谈到冰块,我又想起了那时宝冶食堂传统招牌菜——“炒精片”,在那个物质相对匮乏的年代,食堂为每个宝冶人家提供无需凭票的肉禽类商品,它代表了一种生活方式。
透亮脆生的白菜薄切片,辅以瘦肉片,用一把铁锹在大铁锅中烩炒,肉片的肥腻被白菜化解,白菜的甘爽被肉片吸收,那开胃的鲜香,我们好多在宝冶长大的孩子,至今一提起来就直咽口水。
如今在家,我偶尔也会去按过去那种配菜,自己炒一盘“精片”,虽然卖相很好,但无论怎样也找不到那种记忆中的滋味。
时光荏苒,转眼间,几十载青葱岁月如日夜流淌的小溪,渐行渐远,昔日的懵懂少年,如今已过了不惑年纪,前几个月有事又去了趟宝冶大院,凭着儿时牢固的记忆,我还能一眼认出很多曾经熟悉的场景,但已认不出一个熟悉的面孔,就像《回乡偶书》中的两句——儿童相见不相识,笑问客从何处来……

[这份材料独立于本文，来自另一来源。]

## config.mk

```make
export PLATFORM = sky130hd
export DESIGN_NAME = paritydecoder_stream
export DESIGN_NICKNAME = d
export VERILOG_FILES = /design/src/rtl/paritydecoder_pkg.sv /design/src/rtl/paritydecoder_skidbuf.sv /design/src/rtl/paritydecoder_stream.sv
export SDC_FILE = /design/constraint.sdc
export NUM_CORES = 1
export LEC_CHECK = 0
export ABC_AREA = 0
export BUFFER_PORTS_ARGS = -buffer_cell sky130_fd_sc_hd__buf_2
export CORE_UTILIZATION = 23
export CTS_BUF_LIST = sky130_fd_sc_hd__clkbuf_8
export DETAILED_ROUTE_END_ITERATION = 16
export SYNTH_ARGS = -nofsm -noshare
export SYNTH_HDL_FRONTEND = slang
export SYNTH_HIERARCHICAL = 1
export SYNTH_SLANG_ARGS = --single-unit
```

## constraint.sdc

```tcl
create_clock -name clk -period 2.7 [get_ports clk]
set_clock_uncertainty 0.1 [all_clocks]
set_input_delay 0.405 -clock clk [delete_from_list [all_inputs] [get_ports clk]]
set_output_delay 0.405 -clock clk [all_outputs]
set_load 0.005 [all_outputs]
```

每当有人问我是哪里人时,我常常会一时语塞,我究竟算哪里人呢?也许我应该算“宝冶人”吧,宝冶人就像是随风飘散的蒲公英,被风吹到哪里,就在哪里扎根发芽,天南地北、五湖四海、五十六民族,是吉普赛军团,是野战大军,是建设兵团,不断转战南北,四海为家,为祖国的冶金建设和钢铁工业,无数新老几代宝冶人,奉献了毕生的努力,做出了巨大的贡献。

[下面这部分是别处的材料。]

## config.mk

```make
export PLATFORM = sky130hd
export DESIGN_NAME = hlogic16_pipe_flat
export DESIGN_NICKNAME = d
export VERILOG_FILES = /design/src/rtl/hlogic16_pipe_if.sv /design/src/rtl/hlogic16_pipe.sv /design/src/flat_wrapper.sv
export SDC_FILE = /design/constraint.sdc
export NUM_CORES = 1
export LEC_CHECK = 0
export CORE_MARGIN = 2
export CORE_UTILIZATION = 35
export DETAILED_ROUTE_END_ITERATION = 6
export PLACE_DENSITY = 0.61
export SYNTH_ARGS = -nofsm -noshare
export SYNTH_HDL_FRONTEND = slang
export SYNTH_SLANG_ARGS = --single-unit
```

## constraint.sdc

```tcl
create_clock -name clk -period 3.74 [get_ports clk]
set_input_delay 0.561 -clock clk [delete_from_list [all_inputs] [get_ports clk]]
set_output_delay 0.561 -clock clk [all_outputs]
set_load 0.02 [all_outputs]
```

就像我这一代七零前后的宝冶子弟,绝大多数都没有在祖籍生活过,出生在这个单位,随父母四处迁徙,童年在四川攀钢度过,70年代举家搬迁湖北武钢,80年代落户到了上海宝钢,最后在宝冶参加工作。
我们这一代宝冶人到底是哪里人呢?说实在的,我也说不清,但如果非要说一个出处来,我更倾向于我是个宝冶人。
和我一样,宝冶职工和许多兼具宝冶子弟和宝冶从业者双重身份的人,都称之为“宝冶人”,这一群体人生轨迹的变迁和个人命运的起伏,与国家钢铁工业的发展进程同频共步、息息相关。
我深深的热爱过去那个野战大军,无论从口音、饮食,再到性格、处事方式、社会规则,无处不在都打上了宝冶的深刻烙印,多年来我都保持着宝冶人的习惯和特点。
人是时代的产物,随着改革开放和市场经济的持续深化,通过一代又一代宝冶人共同的努力奋斗,宝冶已逐渐发展成为国有特大型综合性建筑施工企业集团。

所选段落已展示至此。